McCloud: From a high-level synthesis perspective, accuracy needs to be quite high. At the end of the day you’re doing hardware architectural exploration between different frequencies and technology. If you are off 20% or 30% when you’re trying to make your design selection it’s significant. It does come down to the accuracy of the up-front power estimation tool when you get closer to the hardware you’re trying to create. If you’re talking about something before that in the TLM platform space, at that level when you’re making decisions about whether to move something into software or keep it in hardware, accuracies in the range of 30% or 40% are sufficient. But if you’re creating a hardware accelerator, you need to be within 10% or 20%.
Meyer: If you’re consistently overestimating by 20% and you know that’s happening, that’s much more acceptable. But if you’re plus 20% in one area and minus 20% over here, then your confidence disappears very quickly.
Martin: You have to be monotonic. If the estimator says A will be greater than B, then by the time you get detailed analysis A had better be something greater than B—even if the actual numbers aren’t the same.
McCloud: And that’s the problem. If the estimations in high-level synthesis are off by 20% or 30%, you run a high degree of risk that your relative comparison between one solution and another solution is not the same relativity when you go down to RTL synthesis at the gate level. If you think solution A is 5 milliwatts and another solution is 7 milliwatts, when you go to actually implement that and run it through power estimation tools at the gate level, you might find that comparison is correct. That’s why I believe you need a relative level of accuracy.

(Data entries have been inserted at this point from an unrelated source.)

--- src/sv/vna_pkg.sv ---
package vna_pkg;

	localparam int VERTEX_SLOTS = 4096;
	localparam int COORD_BITS = 16;
	localparam int SUM_BITS = 48;

	localparam int IDX_W = 12;
	localparam int FIELD_W = 16;
	localparam int ADDR_W = $clog2(VERTEX_SLOTS);
	localparam int CW = (COORD_BITS < FIELD_W) ? COORD_BITS : FIELD_W;
	localparam int VTX_W = 3 * CW;
	localparam int EDGE_W = CW + 1;
	localparam int NRM_W = 2 * EDGE_W + 1;
	localparam int SUMS_W = 3 * SUM_BITS;
	localparam int MAG_W = 30;
	localparam int MUL_W = (EDGE_W > MAG_W + 1) ? EDGE_W : MAG_W + 1;
	localparam int PROD_W = 2 * MUL_W;
	localparam int SQ_W = 2 * MAG_W + 2;
	localparam int LEN_W = MAG_W + 1;
	localparam int REM_W = LEN_W + 1;
	localparam int Q_W = 16;
	localparam int DVD_W = MAG_W + Q_W;
	localparam int CNT_W = 16;

	localparam int IN_DATA_W = 96;
	localparam int IN_USER_W = 2;
	localparam int OUT_DATA_W = 64;
	localparam int OUT_USER_W = 1;

	typedef enum logic [1:0] {
		OP_WRITE = 2'd0,
		OP_FACE  = 2'd1,
		OP_READ  = 2'd2,
		OP_CLEAR = 2'd3
	} op_t;

	typedef enum logic [1:0] {
		VA_IDX = 2'd0,
		VA_A   = 2'd1,
		VA_B   = 2'd2,
		VA_C   = 2'd3
	} vsel_t;

	typedef enum logic [3:0] {
		MS_UYWZ = 4'd0,
		MS_UZWY = 4'd1,
		MS_UZWX = 4'd2,
		MS_UXWZ = 4'd3,
		MS_UXWY = 4'd4,
		MS_UYWX = 4'd5,
		MS_SQX  = 4'd6,
		MS_SQY  = 4'd7,
		MS_SQZ  = 4'd8
	} msel_t;

	typedef struct packed {
		logic              in_load;
		logic              vram_we;
		logic              vram_re;
		vsel_t             vram_sel;
		logic              cap_a;
		logic              cap_b;
		logic              cap_c;
		logic              cap_edge;
		logic              mul_en;
		msel_t             mul_sel;
		logic              sum_re;
		logic              sum_we;
		logic              sum_clr;
		vsel_t             sum_sel;
		logic [ADDR_W-1:0] sweep_addr;
		logic              cnt_inc;
		logic              cnt_clr;
		logic              load_mag;
		logic              norm_step;
		logic              sqrt_init;
		logic              sqrt_step;
		logic              div_init;
		logic              div_step;
		logic              div_store;
		logic [1:0]        comp;
		logic              out_load;
		logic              out_zero;
	} cmd_t;

	typedef struct packed {
		logic idx_ok;
		logic face_ok;
		logic n_zero;
		logic sum_zero;
		logic norm_hi;
		logic norm_lo;
		logic sqrt_done;
	} stat_t;

	function automatic logic slot_ok(logic [IDX_W-1:0] i);
		return 32'(i) < 32'(VERTEX_SLOTS);
	endfunction

	function automatic logic [ADDR_W-1:0] to_addr(logic [IDX_W-1:0] i);
		return ADDR_W'(i);
	endfunction

endpackage

--- src/sv/vna_ctrl.sv ---
module vna_ctrl (
	input  logic           clk,
	input  logic           arst_n,
	input  logic           in_valid,
	output logic           in_ready,
	input  vna_pkg::op_t   in_op,
	output logic           out_valid,
	input  logic           out_ready,
	output vna_pkg::cmd_t  cmd,
	input  vna_pkg::stat_t stat
);

	import vna_pkg::*;

	typedef enum logic [4:0] {
		S_CLR, S_IDLE, S_WV,
		S_FA, S_FB, S_FC, S_FD, S_FE, S_FM, S_FW, S_FZ, S_FR, S_FU,
		S_RA, S_RL, S_RZ, S_RN, S_RS, S_RW, S_RQ, S_DI, S_DS, S_DT, S_RO
	} state_t;

	localparam logic [3:0] MUL_LAST = 4'd5;
	localparam logic [3:0] DIV_LAST = 4'(Q_W - 1);
	localparam logic [1:0] COMP_LAST = 2'd2;
	localparam logic [ADDR_W-1:0] SWEEP_LAST = ADDR_W'(VERTEX_SLOTS - 1);

	state_t state_q;
	logic [3:0] step_q;
	logic [1:0] comp_q;
	logic [ADDR_W-1:0] sweep_q;
	logic zero_q;
	logic out_valid_q;
	logic accept;

	function automatic vsel_t corner_sel(logic [1:0] c);
		vsel_t s;
		unique case (c)
			2'd0: s = VA_A;
			2'd1: s = VA_B;
			default: s = VA_C;
		endcase
		return s;
	endfunction

	function automatic msel_t square_sel(logic [1:0] c);
		msel_t s;
		unique case (c)
			2'd0: s = MS_SQX;
			2'd1: s = MS_SQY;
			default: s = MS_SQZ;
		endcase
		return s;
	endfunction

	assign in_ready = (state_q == S_IDLE);
	assign accept = in_valid && in_ready;
	assign out_valid = out_valid_q;

	always_comb begin
		cmd = '0;
		cmd.in_load = accept;
		cmd.sweep_addr = sweep_q;
		cmd.comp = comp_q;
		unique case (state_q)
			S_CLR: begin
				cmd.sum_clr = 1'b1;
				cmd.cnt_clr = 1'b1;
			end
			S_WV: cmd.vram_we = stat.idx_ok;
			S_FA: begin
				cmd.vram_re = 1'b1;
				cmd.vram_sel = VA_A;
			end
			S_FB: begin
				cmd.vram_re = 1'b1;
				cmd.vram_sel = VA_B;
				cmd.cap_a = 1'b1;
			end
			S_FC: begin
				cmd.vram_re = 1'b1;
				cmd.vram_sel = VA_C;
				cmd.cap_b = 1'b1;
			end
			S_FD: cmd.cap_c = 1'b1;
			S_FE: cmd.cap_edge = 1'b1;
			S_FM: begin
				cmd.mul_en = 1'b1;
				cmd.mul_sel = msel_t'(step_q);
			end
			S_FZ: cmd.cnt_inc = stat.n_zero;
			S_FR: begin
				cmd.sum_re = 1'b1;
				cmd.sum_sel = corner_sel(comp_q);
			end
			S_FU: begin
				cmd.sum_we = 1'b1;
				cmd.sum_sel = corner_sel(comp_q);
			end
			S_RA: begin
				cmd.sum_re = 1'b1;
				cmd.sum_sel = VA_IDX;
			end
			S_RL: cmd.load_mag = 1'b1;
			S_RN: cmd.norm_step = 1'b1;
			S_RS: begin
				cmd.mul_en = 1'b1;
				cmd.mul_sel = square_sel(comp_q);
			end
			S_RW: cmd.sqrt_init = 1'b1;
			S_RQ: cmd.sqrt_step = !stat.sqrt_done;
			S_DI: cmd.div_init = 1'b1;
			S_DS: cmd.div_step = 1'b1;
			S_DT: cmd.div_store = 1'b1;
			S_RO: begin
				cmd.out_load = !out_valid_q || out_ready;
				cmd.out_zero = zero_q;
			end
			default: ;
		endcase
	end

	always_ff @(posedge clk or negedge arst_n) begin
		if (!arst_n) begin
			state_q <= S_CLR;
			step_q <= '0;
			comp_q <= '0;
			sweep_q <= '0;
			zero_q <= 1'b0;
			out_valid_q <= 1'b0;
		end else begin
			if (cmd.out_load) begin
				out_valid_q <= 1'b1;
			end else if (out_ready) begin
				out_valid_q <= 1'b0;
			end
			unique case (state_q)
				S_CLR: begin
					if (sweep_q == SWEEP_LAST) begin
						sweep_q <= '0;
						state_q <= S_IDLE;
					end else begin
						sweep_q <= sweep_q + 1'b1;
					end
				end
				S_IDLE: begin
					if (accept) begin
						unique case (in_op)
							OP_WRITE: state_q <= S_WV;
							OP_FACE: state_q <= S_FA;
							OP_READ: state_q <= S_RA;
							OP_CLEAR: state_q <= S_CLR;
						endcase
					end
				end
				S_WV: state_q <= S_IDLE;
				S_FA: state_q <= stat.face_ok ? S_FB : S_IDLE;
				S_FB: state_q <= S_FC;
				S_FC: state_q <= S_FD;
				S_FD: state_q <= S_FE;
				S_FE: begin
					step_q <= '0;
					state_q <= S_FM;
				end
				S_FM: begin
					if (step_q == MUL_LAST) begin
						step_q <= '0;
						state_q <= S_FW;
					end else begin
						step_q <= step_q + 1'b1;
					end
				end
				S_FW: state_q <= S_FZ;
				S_FZ: begin
					comp_q <= '0;
					state_q <= stat.n_zero ? S_IDLE : S_FR;
				end
				S_FR: state_q <= S_FU;
				S_FU: begin
					if (comp_q == COMP_LAST) begin
						comp_q <= '0;
						state_q <= S_IDLE;
					end else begin
						comp_q <= comp_q + 1'b1;
						state_q <= S_FR;
					end
				end
				S_RA: state_q <= S_RL;
				S_RL: state_q <= S_RZ;
				S_RZ: begin
					zero_q <= stat.sum_zero;
					state_q <= stat.sum_zero ? S_RO : S_RN;
				end
				S_RN: begin
					if (!stat.norm_hi && !stat.norm_lo) begin
						comp_q <= '0;
						state_q <= S_RS;
					end
				end
				S_RS: begin
					if (comp_q == COMP_LAST) begin
						comp_q <= '0;
						state_q <= S_RW;
					end else begin
						comp_q <= comp_q + 1'b1;
					end
				end
				S_RW: state_q <= S_RQ;
				S_RQ: begin
					if (stat.sqrt_done) begin
						state_q <= S_DI;
					end
				end
				S_DI: begin
					step_q <= '0;
					state_q <= S_DS;
				end
				S_DS: begin
					if (step_q == DIV_LAST) begin
						step_q <= '0;
						state_q <= S_DT;
					end else begin
						step_q <= step_q + 1'b1;
					end
				end
				S_DT: begin
					if (comp_q == COMP_LAST) begin
						comp_q <= '0;
						state_q <= S_RO;
					end else begin
						comp_q <= comp_q + 1'b1;
						state_q <= S_DI;
					end
				end
				S_RO: begin
					if (cmd.out_load) begin
						state_q <= S_IDLE;
					end
				end
				default: state_q <= S_IDLE;
			endcase
		end
	end

endmodule

--- config.mk ---
export PLATFORM = sky130hd
export DESIGN_NAME = vna_ctrl
export DESIGN_NICKNAME = d
export VERILOG_FILES = /design/src/sv/vna_pkg.sv /design/src/sv/vna_ctrl.sv
export SDC_FILE = /design/constraint.sdc
export NUM_CORES = 1
export LEC_CHECK = 0
export ABC_AREA = 0
export BUFFER_PORTS_ARGS = -buffer_cell sky130_fd_sc_hd__buf_2
export CAP_MARGIN = 20
export CORE_MARGIN = 2
export CORE_UTILIZATION = 43
export DETAILED_ROUTE_END_ITERATION = 8
export GPL_TIMING_DRIVEN = 0
export PLACE_DENSITY = 0.79
export SLEW_MARGIN = 20
export SYNTH_ARGS = -nofsm -noshare
export SYNTH_HDL_FRONTEND = slang
export SYNTH_SLANG_ARGS = --single-unit
--- constraint.sdc ---
create_clock -name clk -period 4.5 [get_ports clk]
set_input_delay 0.675 -clock clk [delete_from_list [all_inputs] [get_ports clk]]
set_output_delay 0.675 -clock clk [all_outputs]
set_load 0.05 [all_outputs]
==> flow_summary.toml, run 1 <==
[critical_path]
cp_top_family = "buffers and inverters"
worstReg2RegEnd = "state_q[1]"
required_ns = 3.83
startpoint_type = "register"
r2r_start = "state_q[3]"
critPathBufInv = 4
cp-startpoint = "state_q[0]"
crit_path_cell_trace = "buf_6 > clkbuf_1 > clkbuf_1 > nand2_1 > o22ai_1 > and3_1 > buf_2"
slowest_stage = "clkbuf_1"
rr_worst_depth = 6
end_kind = "output port"
cp_max_fo = 10
worstSetupPathType = "register to output port"
arrival_ns = 2.30
slowest_delay_ns = 0.39
r2r_slack_ns = 2.40
path_common_cell = "clkbuf_1"

[power_and_ir_drop]
seqPwrFrac_pct = 22.0
switching_share_pct = 57.66
power_mw = 1.640
ir_drop_v = 0.0003313
pwr_density_cell_mw_per_mm2 = 665.1
switching_power_uw = 945.7
pwr-share-clk_pct = 8.9
comb_power_share_pct = 69.1
leakage_nw = 1.248
power.internal_uw = 694.5

[sta]
hold_viol_final = 0
fin_crit_sh_pct = 66.15
slew_violations = 0
period_needed_ns = 2.977
setup-violations-final = 0
fin_tns_setup_ns = 0
skew_ns = 0.005575
fmax_ghz = 0.3359
final.setup.worst_slack_ns = 1.523
max_slew_margin_pct = 60.70
tightest_slew_ns = 0.5895
rsz0062_at_grt = "false"
whs_ns = 0.3775

[logic_synthesis]
synthArstFlopShare_pct = 100.0
yosys-top-cells-count = "nand2_1 (29), dfrtp_1 (25), nor2_1 (25)"
synth_warnings = 0
syn_inst = 261
synthFlopType = "dfrtp_1"
synth-seq-cells = 25
syn_area_per_cell_sq_um = 7.891
synth_most_common_cell = "nand2_1"
yosys-top-cells-area = "dfrtp_1 (30%), nand2_1 (5.3%), nor2_1 (4.6%)"
yosys.area.top_type = "dfrtp_1"
synth_edf_count = 0
netlist_area_sq_mm = 0.002059
ys_types = 53
synth.top_cell.area_share_pct = 30.38
synth-seq-area-share_pct = 30.38
synth_fp_nets = 281

[route]
wire_per_inst_um = 14.87
wl_um = 5605
viasPerCell = 5.857
first_pass_iters = 4
ant_nets = 0
drt-initial-drc-count = 142
vias = 2208
drc = 0

[cells_and_area]
fin_area_sq_mm = 0.002466
stdcell_count = 377
fill_cells = 452
syn_to_final_growth_pct = 19.75
antennaDiodeCount = 0
drive_above_1_share_pct = 27.86
layout.nets = 344
fin_util_pct = 52.91

[floorplanning]
core_sq_mm = 0.004661
fp-row-count = 25
die_w_um = 73.21
initial_utilization_pct = 44.19
die_h_um = 73.21
io_pins = 59
die_area_sq_mm = 0.005359

[clocking]
cts_setup_buffers = 0
insertion_delay_ns = 0.28
hold_buffers = 0
cts_buffers = 3
clockBufferDepth = 2
ctsResizeCount = 0
cts_tree = "built"
clkTransAtPathRegs_ns = 0.10
clock_sinks = 25
h-tree-depth = 1
clock-root-buffer = "clkbuf_8"

[global_routing]
grt-ovfl-total = 0
grt.total_usage_pct = 20.94
grt_pass1_wl_um = 8880
grt_start_max_net_pins = 26
antenna_found_initial = 0
grt_pass1_vias = 1894

[placed_design]
place_inst = 373
port_buffers = 58
hpwl_um = 4263
placed_area_sq_mm = 0.002417
gp_congestion = 0.9023
post-place-ws_ns = 1.862

[hold_path]
min-delay-path-class = "primary input to asynchronous set/reset pin"

[run_status]
outcome = "completed"

[run]
max_cap_violations = 0
[power by group through the flow]
stage          Combinational (mW)  Clock, mW  Sequential, mW
2_1_floorplan               0.802          0           0.430
3_3_place_gp                 1.11          0           0.359
3_5_place_dp                 1.12          0           0.362
4_1_cts                      1.13      0.146           0.357
5_1_grt                      1.22      0.152           0.369
6_report                     1.13      0.147           0.360
[area by class of cell]
type | count | area (sq um) | area share (%)
multi-input cells | 206 | 1287 | 52.21
flip-flops and latches | 25 | 625.6 | 25.37
repair buffers | 58 | 290.3 | 11.77
plain buffers | 18 | 101.3 | 4.110
well taps | 54 | 67.56 | 2.740
inverters | 12 | 45.04 | 1.826
clock buffers | 3 | 41.29 | 1.674
clock inverters | 1 | 7.507 | 0.3044
[cell families (layout without fill, tap and decap cells)]
group,after synthesis,after routing,share of synthesized area [%]
multiplexers,2,2,1.093
AND/OR/NAND/NOR,131,131,34.57
XOR/XNOR,10,10,4.253
flip-flops,25,25,30.38
adder cells (fa/ha/maj),7,7,4.253
buffers and inverters,30,92,7.108
AO/OA/AOI/OAI,56,56,18.35
[worst max path at each step]
stage | to | slack, ns | cells after the start
2_1_floorplan | cmd[37] | 1.14 | 6
3_3_place_gp | cmd[26] | 1.89 | 7
3_5_place_dp | cmd[25] | 1.86 | 7
4_1_cts | cmd[25] | 1.54 | 7
5_1_grt | cmd[41] | 1.28 | 7
6_report | cmd[25] | 1.52 | 7
[flip-flops by register name (all words and copies together), names as in the netlist]
name,cells
comp_q,2
out_valid,1
state_q,5
step_q,4
sweep_q,12
zero_q,1
[routing by layer]
metal | up-vias | share of wire [%] | GRT usage (%)
li1 | 1042 | - | -
met1 | 1073 | 43 | 28.42
met2 | 88 | 50 | 34.83
met3 | 5 | 6.0 | 2.210
met4 | 0 | 1.1 | 6.584
met5 | - | 0 | 0
[cell usage in the layout (no fill, tap or decap), types with 4 or more instances in the layout]
| master | netlist | final |
|---|---|---|
| buf_2 | 9 | 67 |
| nand2_1 | 29 | 29 |
| nor2_1 | 25 | 25 |
| dfrtp_1 | 25 | 25 |
| o21ai_0 | 16 | 16 |
| nor3_1 | 14 | 14 |
| inv_1 | 12 | 12 |
| nand3_1 | 11 | 11 |
| a21oi_1 | 10 | 10 |
| o22ai_1 | 8 | 8 |
| nand2b_1 | 7 | 7 |
| and3_1 | 7 | 7 |
| nor2b_1 | 7 | 7 |
| ha_1 | 7 | 7 |
| xnor2_1 | 6 | 6 |
| and2_1 | 5 | 5 |
| buf_4 | 4 | 4 |
| clkbuf_1 | 4 | 4 |
| or3_1 | 4 | 4 |
| xor2_1 | 4 | 4 |
(Power assumes the default switching activity.)
==> inputs of run 2 (changes only) <==
PLACE_DENSITY = 0.82   (was 0.79)
clock period = 2.6 ns   (was 4.5 ns; I/O delays follow)
==> run 2 against run 1 <==
Via count decreased by 1.6%; critical path depth is 2 lower; worst hold slack worse by 0.27 ns; routed wire length grew 2.9%; clock skew fell by 0.0038 ns; clock power rose by 72%; total power is 76% higher; global-route usage increased by 0.67 points; setup slack worse by 1.5 ns; design area is 0.96% higher; count of clock-buffer cells in the layout is the same; largest cell class unchanged.
==> flow_summary.toml, run 2 (same netlist as run 1, synthesis figures left out) <==
[critical_path]
end_kind = "output port"
arrival_ns = 2.15
path_common_cell = "buf_2"
critPathBufInv = 2
worstSetupPathType = "register to output port"
r2r_start = "state_q[3]"
cp-startpoint = "state_q[2]"
worstReg2RegEnd = "state_q[1]"
rr_worst_depth = 6
startpoint_type = "register"
slowest_stage = "dfrtp_1"
cp_max_fo = 10
slowest_delay_ns = 0.48
cp_num_cells = 5
crit_path_cell_trace = "or2_2 > buf_2 > or3_1 > o22ai_1 > buf_2"
required_ns = 2.21
cp_top_family = "simple AND/OR/NAND/NOR gates"
r2r_slack_ns = 0.48
critical_path.endpoint = "cmd[30]"

[clocking]
h-tree-depth = 1
clkTransAtPathRegs_ns = 0.10
cts_buffers = 3
insertion_delay_ns = 0.28
clock-root-buffer = "clkbuf_8"
clock_sinks = 25
hold_buffers = 0
cts_tree = "built"
cts_setup_buffers = 0
ctsResizeCount = 2
clockBufferDepth = 2

[route]
vias = 2172
drt-initial-drc-count = 153
wl_um = 5768
viasPerCell = 5.777
drc = 0
ant_nets = 0
wire_per_inst_um = 15.34
first_pass_iters = 4

[global_routing]
grt-ovfl-total = 0
grt_pass1_vias = 1990
grt_pass1_wl_um = 9239
grt.total_usage_pct = 21.62
grt_start_max_net_pins = 26
antenna_found_initial = 0

[sta]
tightest_slew_ns = 0.6043
period_needed_ns = 2.542
skew_ns = 0.001783
slew_violations = 0
rsz0062_at_grt = "false"
setup-violations-final = 0
fin_crit_sh_pct = 97.77
max_slew_margin_pct = 59.71
fmax_ghz = 0.3934
whs_ns = 0.1044
final.setup.worst_slack_ns = 0.05788
fin_tns_setup_ns = 0
hold_viol_final = 0

[power_and_ir_drop]
power.internal_mw = 1.215
leakage_nw = 1.253
power_mw = 2.879
switching_share_pct = 57.81
ir_drop_v = 0.0008715
seqPwrFrac_pct = 21.9
comb_power_share_pct = 69.4
switching_power_mw = 1.665
pwr_density_cell_mw_per_mm2 = 1156
pwr-share-clk_pct = 8.8

[floorplanning]
io_pins = 59
die_area_sq_mm = 0.005359
initial_utilization_pct = 44.19
die_h_um = 73.21
fp-row-count = 25
die_w_um = 73.21
core_sq_mm = 0.004661

[placed_design]
placed_area_sq_mm = 0.002434
post-place-ws_ns = 0.2176
port_buffers = 58
hpwl_um = 4385
gp_congestion = 0.8974

[cells_and_area]
reg_top3 = "sweep_q (12), state_q (5), step_q (4)"
drive_above_1_share_pct = 29.19
largest_reg_flops = 12
final_cell_mix = "buf_2 (62), nand2_1 (29), nor2_1 (25), dfrtp_1 (25), o21ai_0 (16)"
syn_to_final_growth_pct = 20.90
final_common_cell = "buf_2"
fin_area_sq_mm = 0.002490
antennaDiodeCount = 0
layout.nets = 343
top_register = "sweep_q"

[hold_path]
min-delay-path-class = "primary input to asynchronous set/reset pin"

[run_status]
outcome = "completed"

[run]
max_cap_violations = 0
==> run 2: worst reg2reg max path, stage by stage (launching register included) <==
cell and delay, ns:
dfrtp_1 0.44, buf_2 0.21, or4b_4 0.56, a211oi_2 0.22, a21oi_1 0.09, nand3_2 0.14
mux2_1 0.34
==> run 2: per-stage QoR <==
| step | utilization, % | std cells |
|---|---|---|
| after global routing | 53.42 | 376 |
| after detailed placement | 52.21 | 373 |
| after floorplan | - | 261 |
| after CTS | 53.23 | 376 |
| final | 53.42 | 376 |
| after global placement | 52.21 | 373 |
==> run 2: layout make-up <==
| type | count | area, sq um |
|---|---|---|
| fillers | 458 | 2171 |
| multi-input cells | 206 | 1304 |
| flip-flops and latches | 25 | 625.6 |
| repair buffers | 58 | 295.3 |
| plain buffers | 17 | 103.9 |
| well taps | 54 | 67.56 |
| inverters | 12 | 45.04 |
| clock buffers | 3 | 41.29 |
| clock inverters | 1 | 7.507 |
==> run 2: power by group through the flow <==
stage / Clock [mW] / Sequential, mW / Combinational [mW]
after global routing: 0.264 / 0.642 / 2.15
final: 0.253 / 0.629 / 2.00
after global placement: 0 / 0.621 / 1.94
after detailed placement: 0 / 0.631 / 1.97
after CTS: 0.254 / 0.625 / 1.97
after floorplan: 0 / 0.745 / 1.40
==> run 2: layer usage <==
layer	GRT usage, %	share of wire (%)	vias up
li1	-	-	1041
met1	28.86	44	1033
met2	35.34	47	85
met3	3.453	6.4	13
met4	7.407	1.8	0
met5	0	0	-
==> run 2: worst min path at each step <==
stage	startpoint	endpoint	slack, ns	cells past startpoint
2_1_floorplan	arst_n	comp_q[0]	0.09	0
6_report	arst_n	step_q[3]	0.10	1
3_3_place_gp	arst_n	step_q[1]	0.43	1
4_1_cts	arst_n	step_q[1]	0.13	1
5_1_grt	arst_n	step_q[1]	0.15	1
3_5_place_dp	arst_n	step_q[1]	0.43	1
==> inputs of run 3 (changes only) <==
--- a/config.mk
+++ b/config.mk
@@ -12,7 +12,7 @@
 export CORE_UTILIZATION = 43
 export DETAILED_ROUTE_END_ITERATION = 8
+export GPL_ROUTABILITY_DRIVEN = 0
 export GPL_TIMING_DRIVEN = 0
 export PLACE_DENSITY = 0.82
-export SLEW_MARGIN = 20
 export SYNTH_ARGS = -nofsm -noshare
 export SYNTH_HDL_FRONTEND = slang
==> constraint.sdc (replaced) <==
create_clock -name clk -period 2.6 [get_ports clk]
set_input_delay 0.52 -clock clk [delete_from_list [all_inputs] [get_ports clk]]
set_output_delay 0.52 -clock clk [all_outputs]
set_load 0.05 [all_outputs]
==> run 3 against run 2 <==
Routed wire length grew 0.57%; register-to-register slack improved by 0.04 ns; sequential power hardly changed; design area increased by 2.4%; global-route usage increased by 0.52 points; cell count shrank 0.27%; first-iteration DRC count unchanged; highest routed layer unchanged.
==> flow_summary.toml, run 3 (same netlist as run 1, synthesis figures left out) <==
[cells_and_area]
drive_above_1_share_pct = 31.78
antennaDiodeCount = 0
layout.nets = 342
largest_reg_flops = 12
fin_area_sq_mm = 0.002549
final_common_cell = "buf_2"
fill_cells = 437
reg_top3 = "sweep_q (12), state_q (5), step_q (4)"
top_register = "sweep_q"
syn_to_final_growth_pct = 23.75
final_cell_mix = "buf_2 (56), nand2_1 (29), nor2_1 (25)"
fin_util_pct = 54.68

[critical_path]
critPathBufInv = 1
startpoint_type = "register"
arrival_ns = 2.03
worstSetupPathType = "register to output port"
rr_worst_depth = 6
required_ns = 2.08
slowest_stage = "dfrtp_2"
slowest_delay_ns = 0.47
cp_max_fo = 10
end_kind = "output port"
cp_top_family = "simple AND/OR/NAND/NOR gates"
cp_num_cells = 4
crit_path_cell_trace = "or2_2 > or3_4 > o22ai_1 > buf_4"

[power_and_ir_drop]
power_mw = 2.926
leakage_nw = 1.262
switching_share_pct = 57.73
switching_power_mw = 1.689
power.internal_mw = 1.237
seqPwrFrac_pct = 21.5
pwr_density_cell_mw_per_mm2 = 1148
pwr-share-clk_pct = 8.9
comb_power_share_pct = 69.7
ir_drop_v = 0.0009267

[sta]
max_slew_margin_pct = 59.93
tightest_slew_ns = 0.6010
fin_crit_sh_pct = 98.11
fmax_ghz = 0.3920
skew_ns = 0.005240
whs_ns = 0.2296
final.setup.worst_slack_ns = 0.04913
setup-violations-final = 0
period_needed_ns = 2.551
slew_violations = 0
hold_viol_final = 0

[clocking]
h-tree-depth = 1
insertion_delay_ns = 0.28
cts_buffers = 3
clkTransAtPathRegs_ns = 0.11
clock_sinks = 25
cts_setup_buffers = 0
clockBufferDepth = 2
cts_tree = "built"
clock-root-buffer = "clkbuf_8"
hold_buffers = 0

[floorplanning]
die_w_um = 73.21
initial_utilization_pct = 44.19
die_area_sq_mm = 0.005359
core_sq_mm = 0.004661
io_pins = 59
die_h_um = 73.21
fp-row-count = 25

[global_routing]
grt.total_usage_pct = 22.14
antenna_found_initial = 0
grt_start_max_net_pins = 26
grt_pass1_vias = 1955
grt-ovfl-total = 0
grt_pass1_wl_um = 9259

[placed_design]
port_buffers = 58
hpwl_um = 4355
placed_area_sq_mm = 0.002460
post-place-ws_ns = 0.05875

[route]
ant_nets = 0
viasPerCell = 5.907
wl_um = 5801
drt-initial-drc-count = 153
first_pass_iters = 5
drc = 0
vias = 2215
wire_per_inst_um = 15.47

[run_status]
outcome = "completed"

[run]
max_cap_violations = 0

[hold_path]
min-delay-path-class = "primary input to asynchronous set/reset pin"
## run 3: cell types whose count changed in the layout (fill, tap and decap cells not counted), sizes merged
cell,delta
clkbuf,-2
buf,+1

LPE: Is it harder to get an accurate assessment as we start adding in multiple power islands, voltage rails, and stacked die packages?
McCloud: It might get a little bit easier. Of course you need to be able to architect your high-level synthesis tool to be able to take into consideration that you’ve got islands, but in some respects you’re localizing the power estimation to a particular region of your design. When you’re talking about power gating of an entire hierarchical block, that’s actually a benefit when you localize it to a specific area.
Cline: The problem that high-level synthesis tools will have in the future, if there’s not a closer correlation to the back end, is having a disconnect at 20nm or 1nm.
Meyer: And having some way of passing down what you think is a good implementation for this piece of it. There has to be something to express, ‘I expect this to be a high Vt and this to be a low Vt.’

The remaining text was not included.